• _What this task involves_
Word for word, transcribe the data below from the line with "Inverter: 39 / 0.0278" to the line with "total: 2.27 / 0.652 / 2.35", keeping both of those lines.

START Data for analysis

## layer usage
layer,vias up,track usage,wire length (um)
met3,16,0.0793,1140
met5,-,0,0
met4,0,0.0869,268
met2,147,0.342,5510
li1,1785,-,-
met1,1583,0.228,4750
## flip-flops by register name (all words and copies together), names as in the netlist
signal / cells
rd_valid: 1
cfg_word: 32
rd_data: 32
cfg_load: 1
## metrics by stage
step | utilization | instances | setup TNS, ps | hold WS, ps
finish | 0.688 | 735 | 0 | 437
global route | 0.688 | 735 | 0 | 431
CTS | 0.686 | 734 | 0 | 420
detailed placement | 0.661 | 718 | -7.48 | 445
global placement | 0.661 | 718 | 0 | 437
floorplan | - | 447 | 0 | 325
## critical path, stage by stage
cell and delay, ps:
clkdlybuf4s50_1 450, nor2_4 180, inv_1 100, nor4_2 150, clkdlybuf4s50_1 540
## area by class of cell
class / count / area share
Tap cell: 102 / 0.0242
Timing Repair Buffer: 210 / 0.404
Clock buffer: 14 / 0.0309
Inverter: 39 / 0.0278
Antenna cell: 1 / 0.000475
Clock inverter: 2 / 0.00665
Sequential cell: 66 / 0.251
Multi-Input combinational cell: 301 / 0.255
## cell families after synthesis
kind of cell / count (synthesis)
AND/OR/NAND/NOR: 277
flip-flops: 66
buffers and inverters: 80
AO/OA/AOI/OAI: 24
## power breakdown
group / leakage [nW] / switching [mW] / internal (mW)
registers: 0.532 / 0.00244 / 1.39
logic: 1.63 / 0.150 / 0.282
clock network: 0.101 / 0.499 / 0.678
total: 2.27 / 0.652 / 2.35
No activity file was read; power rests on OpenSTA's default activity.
File: src/rtl/acc_clamp_pkg.sv
package acc_clamp_pkg;
   // outcome of the range test on one accumulator
   typedef enum logic [1:0] {
      CLS_SAT_NEG  = 2'd0,
      CLS_SAT_POS  = 2'd1,
      CLS_PASS_NEG = 2'd2,
      CLS_PASS_POS = 2'd3
   } clamp_class_e;

   localparam logic [1:0] SEL_LOW = 2'd0;
   localparam logic [1:0] SEL_MID = 2'd1;
endpackage

File: src/rtl/acc_clamp_classify.sv
module acc_clamp_classify
   import acc_clamp_pkg::*;
#(
   parameter int SLICE_W = 16
) (
   input  logic [SLICE_W-1:0] hi_slice,
   input  logic [SLICE_W-1:0] mid_slice,
   output clamp_class_e       cls
);
   localparam logic [SLICE_W-1:0] ALL_ONES  = {SLICE_W{1'b1}};
   localparam logic [SLICE_W-1:0] ALL_ZEROS = {SLICE_W{1'b0}};

   logic hi_neg;
   logic mid_top;

   assign hi_neg  = hi_slice[SLICE_W-1];
   assign mid_top = mid_slice[SLICE_W-1];

   always_comb begin
      if (hi_neg) begin
         if (hi_slice != ALL_ONES || !mid_top) cls = CLS_SAT_NEG;
         else                                  cls = CLS_PASS_NEG;
      end else begin
         if (hi_slice != ALL_ZEROS || mid_top) cls = CLS_SAT_POS;
         else                                  cls = CLS_PASS_POS;
      end
   end
endmodule

File: src/rtl/acc_clamp_lane.sv
module acc_clamp_lane
   import acc_clamp_pkg::*;
#(
   parameter int SLICE_W = 16
) (
   input  logic [3*SLICE_W-1:0] acc,
   input  logic                 is_unsigned,
   input  logic [1:0]           sel,
   output logic [SLICE_W-1:0]   res
);
   localparam logic [SLICE_W-1:0] S_MIN = {1'b1, {(SLICE_W-1){1'b0}}};
   localparam logic [SLICE_W-1:0] S_MAX = {1'b0, {(SLICE_W-1){1'b1}}};
   localparam logic [SLICE_W-1:0] U_MIN = {SLICE_W{1'b0}};
   localparam logic [SLICE_W-1:0] U_MAX = {SLICE_W{1'b1}};

   logic [SLICE_W-1:0] hi_s, mid_s, lo_s;
   logic [SLICE_W-1:0] neg_bound, pos_bound, pass_val;
   clamp_class_e       cls;

   assign hi_s  = acc[3*SLICE_W-1:2*SLICE_W];
   assign mid_s = acc[2*SLICE_W-1:SLICE_W];
   assign lo_s  = acc[SLICE_W-1:0];

   acc_clamp_classify #(.SLICE_W(SLICE_W)) u_cls (
      .hi_slice (hi_s),
      .mid_slice(mid_s),
      .cls      (cls)
   );

   assign neg_bound = is_unsigned ? U_MIN : S_MIN;
   assign pos_bound = is_unsigned ? U_MAX : S_MAX;

   always_comb begin
      if (sel == SEL_LOW)      pass_val = lo_s;
      else if (sel == SEL_MID) pass_val = mid_s;
      // reserved selects: middle slice, except unsigned negative pass gives zero
      else if (is_unsigned && cls == CLS_PASS_NEG) pass_val = U_MIN;
      else                     pass_val = mid_s;
   end

   always_comb begin
      unique case (cls)
         CLS_SAT_NEG: res = neg_bound;
         CLS_SAT_POS: res = pos_bound;
         default:     res = pass_val;
      endcase
   end
endmodule

File: src/rtl/acc_clamp_stage.sv
module acc_clamp_stage #(
   parameter int W      = 16,
   parameter bit OUT_EN = 1'b1
) (
   input  logic         clk,
   input  logic         rst_n,
   input  logic         d_valid,
   input  logic [W-1:0] d_data,
   output logic         q_valid,
   output logic [W-1:0] q_data
);
   generate
      if (OUT_EN) begin : g_reg
         always_ff @(posedge clk or negedge rst_n) begin
            if (!rst_n) begin
               q_valid <= 1'b0;
               q_data  <= '0;
            end else begin
               q_valid <= d_valid;
               if (d_valid) q_data <= d_data;
            end
         end
      end else begin : g_wire
         assign q_valid = d_valid;
         assign q_data  = d_data;
      end
   endgenerate
endmodule

File: src/rtl/acc_clamp_vec.sv
module acc_clamp_vec #(
   parameter int LANES   = 8,
   parameter int SLICE_W = 16,
   parameter bit OUT_REG = 1'b1
) (
   input  logic                       clk,
   input  logic                       rst_n,
   input  logic                       in_valid,
   input  logic                       mode_unsigned,
   input  logic [1:0]                 slice_sel,
   input  logic [LANES*3*SLICE_W-1:0] acc_in,
   output logic                       out_valid,
   output logic [LANES*SLICE_W-1:0]   res_out
);
   localparam int ACC_W = 3 * SLICE_W;
   localparam int RES_W = LANES * SLICE_W;

   generate
      if (LANES < 1) begin : g_bad_lanes
         $error("acc_clamp_vec: LANES must be at least 1");
      end
      if (SLICE_W < 2) begin : g_bad_slice
         $error("acc_clamp_vec: SLICE_W must be at least 2");
      end
   endgenerate

   logic [RES_W-1:0] lane_res;

   generate
      for (genvar l = 0; l < LANES; l++) begin : g_lane
         acc_clamp_lane #(.SLICE_W(SLICE_W)) u_lane (
            .acc        (acc_in[l*ACC_W +: ACC_W]),
            .is_unsigned(mode_unsigned),
            .sel        (slice_sel),
            .res        (lane_res[l*SLICE_W +: SLICE_W])
         );
      end
   endgenerate

   acc_clamp_stage #(.W(RES_W), .OUT_EN(OUT_REG)) u_stage (
      .clk    (clk),
      .rst_n  (rst_n),
      .d_valid(in_valid),
      .d_data (lane_res),
      .q_valid(out_valid),
      .q_data (res_out)
   );
endmodule

File: config.mk
export PLATFORM = sky130hd
export DESIGN_NAME = acc_clamp_vec
export DESIGN_NICKNAME = d
export VERILOG_FILES = /design/src/rtl/acc_clamp_pkg.sv /design/src/rtl/acc_clamp_classify.sv /design/src/rtl/acc_clamp_lane.sv /design/src/rtl/acc_clamp_stage.sv /design/src/rtl/acc_clamp_vec.sv
export SDC_FILE = /design/constraint.sdc
export NUM_CORES = 1
export LEC_CHECK = 0
export BUFFER_PORTS_ARGS = -buffer_cell sky130_fd_sc_hd__buf_2
export CAP_MARGIN = 10
export CORE_AREA = 2 2 200 202
export DETAILED_ROUTE_END_ITERATION = 7
export DIE_AREA = 0 0 202 204
export PLACE_DENSITY = 0.5
export SLEW_MARGIN = 20
export SYNTH_ARGS = -nofsm -noshare
export SYNTH_HDL_FRONTEND = slang
export SYNTH_SLANG_ARGS = --single-unit
File: constraint.sdc
create_clock -name clk -period 1.4 [get_ports clk]
set_input_delay 0.28 -clock clk [delete_from_list [all_inputs] [get_ports clk]]
set_output_delay 0.28 -clock clk [all_outputs]
set_load 0.01 [all_outputs]
==> results.json <==
{
  "status": "finished, final reports clean",
  "gr-usage-met1": 0.202,
  "seqPwrFrac": 0.362,
  "die_x_um": 202,
  "power.total_uw": 12000,
  "crit_path_top_delay_cell": "o41a_1",
  "grt_busiest_layer": "met2",
  "wirelength_um": 35000,
  "cts_tree": "yes",
  "power_density_nw_per_um2": 980,
  "fin_setup_tns_ns": 0,
  "drv_slew": 0,
  "netlist_area_um2": 7690,
  "grt_overflow": 0,
  "fmax_mhz": 744,
  "antenna_found_initial": 2,
  "grt_pass1_wl_um": 51900,
  "synth-seq-area-share": 0.420,
  "grt_max_degree": 67,
  "stdcell_area_um2": 12200,
  "cpPeakStageDelay_ns": 0.45,
  "multi_input_area_um2": 4100,
  "period_needed_ns": 1.34,
  "htreeDepth": 4,
  "power.internal_uw": 8330,
  "min_to": "u_stage.q_data[79]",
  "clk_pin_slew_worst_paths_ns": 0.06,
  "final_common_cell": "buf_2",
  "cp_max_fo": 5,
  "dpl_cell_area_um2": 11400,
  "path_cells": "buf_8 -> nand4_1 -> buf_4 -> o41a_1 -> buf_6 -> o32ai_2 -> a31oi_1",
  "vias": 8817,
  "floorplan.rows": 73,
  "syn_nets": 1136,
  "reg2reg_setup_slack_ns": 0.32,
  "register_area_um2": 3230,
  "worstSetupPathType": "in -> reg",
  "via_per_inst": 4.79,
  "stdcell_count": 1841,
  "pin_count": 519,
  "area_growth_pct": 58.6,
  "rsz0062_at_grt": "yes",
  "ys_async_sr_fraction": 1.00,
  "antenna_left": 0,
  "use_met3": 0.0415,
  "postSynthAreaPerCell_um2": 10.3,
  "detailed_place_hpwl_um": 28200,
  "cts_made_buffers": 17,
  "insertion_delay_ns": 0.43,
  "die_h_um": 204,
  "r2r-end": "u_stage.q_data[79]",
  "critPathArrivalTime_ns": 1.66,
  "synth-edff-count": 0,
  "synth-seq-cells": 129,
  "dieArea_um2": 41200,
  "hold_depth": 2,
  "place_congestion": 0.845,
  "grt_use_met2": 0.282,
  "ys_warn_count": 0,
  "startpoint_type": "input pin",
  "start_util": 0.196,
  "yosysUniqueCellTypes": 49,
  "grt_pass1_vias": 8820,
  "drive_above_1_share": 0.531,
  "ir_drop_uv": 815,
  "dp_cells": 1801,
  "dr.pass1.iters": 7,
  "setup_viol": 0,
  "drv_cap": 0,
  "fin_nets": 1693,
  "p_comb_frac": 0.258,
  "cts.sink_count": 129,
  "p_clk_frac": 0.380,
  "worstHoldPathType": "in -> reg",
  "hp-start": "in_valid",
  "r2r_cells": 3,
  "cts_root_buffer": "clkbuf_16",
  "rr_startpoint": "u_stage.q_data[79]",
  "p_sw_uw": 3640,
  "tightest_slew_ns": 0.509,
  "clockBufferDepth": 2,
  "crit_path_end_kind": "register",
  "post-route-util": 0.312,
  "worst_ep_required_time_ns": 1.72,
  "final_cell_mix": "512 x buf_2, 129 x dfrtp_1, 105 x a22oi_1",
  "n_fill_cell": 4151,
  "grt_usage": 0.166,
  "synth_ff_type": "dfrtp_1",
  "first_iter_violations": 415,
  "p_leak_uw": 0.00539,
  "io_buffer_count": 518,
  "core_region_area_um2": 39200,
  "remaining_drc_errors": 0,
  "finClkSkew_ns": 0,
  "fin_crit_sh": 0.960,
  "hold_viol_final": 0,
  "switching_share": 0.304,
  "syn-instance-count": 746,
  "slew_headroom": 0.661,
  "wl_per_cell_um": 19.0
}
## power groups by stage
stage / combinational, uW / clock [uW] / sequential, uW
final: 3080 / 4550 / 4330
after CTS: 3070 / 4710 / 4330
after detailed placement: 3060 / 0 / 4390
after global placement: 3040 / 0 / 4380
after global routing: 3350 / 4870 / 4380
after floorplan: 1190 / 0 / 4560
## routing by layer
metal / wire length (um) / vias to the layer above
met1: 14900 / 4241
met4: 894 / 2
li1: - / 4132
met2: 16900 / 397
met5: 13 / -
met3: 2280 / 45
## cells in the mapped netlist (6+ instances only)
library cell / count / area share
buf_4: 10 / 0.0098
o211ai_2: 40 / 0.065
o41a_1: 6 / 0.0088
a22oi_1: 105 / 0.10
buf_2: 22 / 0.014
buf_6: 14 / 0.020
o22a_1: 47 / 0.053
nand3_1: 7 / 0.0046
nor2_1: 32 / 0.016
nor4_1: 32 / 0.026
o211ai_1: 35 / 0.034
dfrtp_1: 129 / 0.42
o21a_1: 79 / 0.077
a21oi_1: 22 / 0.014
clkbuf_1: 25 / 0.012
nand2_1: 37 / 0.018
nand4_1: 31 / 0.025
## how the worst max path moves through the flow
| stage | startpoint | endpoint | slack [ns] |
|---|---|---|---|
| final | acc_in[367] | u_stage.q_data[127] | 0.06 |
| after detailed placement | acc_in[367] | u_stage.q_data[117] | -0.58 |
| after global placement | acc_in[367] | u_stage.q_data[117] | -0.57 |
| after floorplan | mode_unsigned | u_stage.q_data[37] | -0.006 |
| after global routing | acc_in[368] | u_stage.q_data[123] | -0.02 |
| after CTS | acc_in[367] | u_stage.q_data[124] | 0.008 |
## cells by family (layout without fill, tap and decap cells)
group | after synthesis | in the layout | synth area share
other | 0 | 1 | 0
DFF | 129 | 129 | 0.420
muxes | 3 | 3 | 0.00390
and+or+nand+nor | 165 | 165 | 0.115
buffers and inverters | 77 | 646 | 0.0611
AOI/OAI and AO/OA | 372 | 372 | 0.400
## flip-flops by register name (all words and copies together) (netlist names)
name and count:
u_stage.q_data 128, u_stage.q_valid 1
## critical path, delay by kind of cell
kind | cells | cell delay [ns]
and+or+nand+nor | 1 | 0.15
AOI/OAI and AO/OA | 3 | 0.76
buffers and inverters | 3 | 0.47
## through the flow
step           hold slack, ns  worst slack (ns)
6_report                0.178            0.0560
5_1_grt                 0.174           -0.0224
2_1_floorplan         -0.0156          -0.00554
4_1_cts                 0.153           0.00789
3_3_place_gp            0.147            -0.574
3_5_place_dp            0.148            -0.584
## final cells by class
| type | count | area share |
|---|---|---|
| multi-input combinational | 540 | 0.335 |
| timing repair buffer | 610 | 0.297 |
| sequential | 129 | 0.264 |
| tap | 525 | 0.0538 |
| clock buffer | 22 | 0.0388 |
| clock inverter | 9 | 0.00871 |
| inverter | 5 | 0.00154 |
| antenna | 1 | 0.000205 |
## repair_timing
item / CTS / global route
setup endpoints to repair: 24 / 100
resized for setup: 3 / 15
setup buffers: 0 / 6
hold endpoints to repair: 88 / 0
hold buffers: 1 / 0
pin swaps: 2 / 3
cloned: 0 / 1
Note: power is estimated with default switching activity, not from simulation.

END Data for analysis

• _Finished exercise_
Inverter: 39 / 0.0278
Antenna cell: 1 / 0.000475
Clock inverter: 2 / 0.00665
Sequential cell: 66 / 0.251
Multi-Input combinational cell: 301 / 0.255
## cell families after synthesis
kind of cell / count (synthesis)
AND/OR/NAND/NOR: 277
flip-flops: 66
buffers and inverters: 80
AO/OA/AOI/OAI: 24
## power breakdown
group / leakage [nW] / switching [mW] / internal (mW)
registers: 0.532 / 0.00244 / 1.39
logic: 1.63 / 0.150 / 0.282
clock network: 0.101 / 0.499 / 0.678
total: 2.27 / 0.652 / 2.35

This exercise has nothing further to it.